Further changes to lighten the burden of reporting requirements are also likely. MIFID II greatly expanded the amount of transaction and trade data firms needed to report. Reporting obligations were also expanded to include asset classes such as bonds and derivatives, having previously only covered equities. The UK is likely to try and streamline some of these requirements to reduce the operational burden on firms, although it is unlikely that currently covered asset classes will be removed from the regime.
The FCA’s recent MIFID consultation paper is the start of what is likely to be a much bigger set of regulatory reforms to the UK’s version of MIFID. Whilst many firms are likely to welcome the changes to SME research and the scrapping of two sets of reporting requirements, these changes are relatively small in scale and unlikely to move the dial on the UK’s competitiveness.
However, HMT’s larger consultation document, due this summer, will contain a more substantial set of changes. These will include proposals to the scrap the STO and double volume cap (but not the DTO) and potentially cover reforms to commodity position limits and a number of reporting requirements.
These changes reflect the government’s desire to use financial regulation to deliver its wider economic agenda on competitiveness and levelling up.

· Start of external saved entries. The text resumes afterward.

### src/rtl/gwm_pkg.sv
// ----------------------------------------------------------------------------
// gwm_pkg: shared types and constants of the wildcard matcher
// Holds the item kinds, the wildcard character codes and the queue entry
// that travels from the front end to the match engine.
// ----------------------------------------------------------------------------
`default_nettype none

package gwm_pkg;

  // Pattern wildcard characters.
  localparam logic [7:0] CharStar  = 8'd42;
  localparam logic [7:0] CharQuest = 8'd63;

  // Depth of the queue between the front end and the engine.
  localparam int unsigned QueueDepth = 2;

  // Kind of an input item.
  typedef enum logic {
    FUNC_LOAD = 1'b0,
    FUNC_NAME = 1'b1
  } func_e;

  // One classified item waiting in the queue.
  typedef struct packed {
    func_e      func;
    logic [7:0] chr;
    logic       last;
    logic       is_star;
    logic       is_quest;
  } q_item_t;

  // Control handed from the engine to the result stage.
  typedef struct packed {
    logic valid;
    logic overflow;
  } res_ctrl_t;

endpackage

`default_nettype wire

### src/rtl/gwm_finish.sv
// ----------------------------------------------------------------------------
// gwm_finish: match decision and result register
// Closes the final position vector over trailing stars, picks the bit at
// the pattern end and holds the result until the output transfer.
// ----------------------------------------------------------------------------
`default_nettype none

module gwm_finish #(
  parameter int unsigned MaxPattern = 256
) (
  input  wire logic                            clk_i,
  input  wire logic                            rst_ni,
  input  wire gwm_pkg::res_ctrl_t              ctrl_i,
  input  wire logic [MaxPattern:0]             vec_i,
  input  wire logic [MaxPattern:0]             smask_i,
  input  wire logic [$clog2(MaxPattern+1)-1:0] len_i,
  output logic                                 ready_o,
  output logic                                 out_valid_o,
  input  wire logic                            out_ready_i,
  output logic                                 matched_o,
  output logic                                 pattern_overflow_o
);

  localparam int unsigned LenW = $clog2(MaxPattern + 1);

  logic                fin_valid_q, fin_ovf_q;
  logic [MaxPattern:0] vec_q, smask_q, vec_cl;
  logic [LenW-1:0]     len_q;
  logic                out_valid_q, matched_q, ovf_out_q;
  logic                out_load;

  assign out_load = !out_valid_q || out_ready_i;
  assign ready_o  = !fin_valid_q || out_load;

  // Trailing stars may still carry an active position to the pattern end.
  assign vec_cl = vec_q | (((vec_q & smask_q) + smask_q) ^ smask_q);

  always_ff @(posedge clk_i or negedge rst_ni) begin
    if (!rst_ni) begin
      fin_valid_q <= 1'b0;
      out_valid_q <= 1'b0;
    end else begin
      if (ready_o) begin
        fin_valid_q <= ctrl_i.valid;
      end
      if (out_load) begin
        out_valid_q <= fin_valid_q;
      end
    end
  end

  // Payload registers.
  always_ff @(posedge clk_i) begin
    if (ready_o && ctrl_i.valid) begin
      vec_q     <= vec_i;
      smask_q   <= smask_i;
      len_q     <= len_i;
      fin_ovf_q <= ctrl_i.overflow;
    end
    if (out_load && fin_valid_q) begin
      matched_q <= vec_cl[len_q];
      ovf_out_q <= fin_ovf_q;
    end
  end

  assign out_valid_o        = out_valid_q;
  assign matched_o          = matched_q;
  assign pattern_overflow_o = ovf_out_q;

endmodule

`default_nettype wire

These economic policies are also likely to shape any future regulatory divergence across other regulations.
Much of this is likely to be welcomed by firms based exclusively in the UK, which will see their compliance burden reduced and also have greater freedom over how and where they execute trades. However, international firms with a presence in both the UK and EU may face an additional compliance burden from having to deal with two increasingly divergent sets of rules. While they will benefit from a reduced UK compliance burden, this will be offset (and possibly outweighed) by the loss of efficiency in having a unified set of rules to comply with across the UK and EU.
As firms prepare to engage with the HMT’s larger summer consultation they will no doubt make the Treasury aware of any trade-offs involved and thereby help shape the future of the UK’s capital markets regulatory framework more generally. As when combined with the other forthcoming FCA consultations, this is likely to amount to the largest and most substantive UK regulatory divergence to date.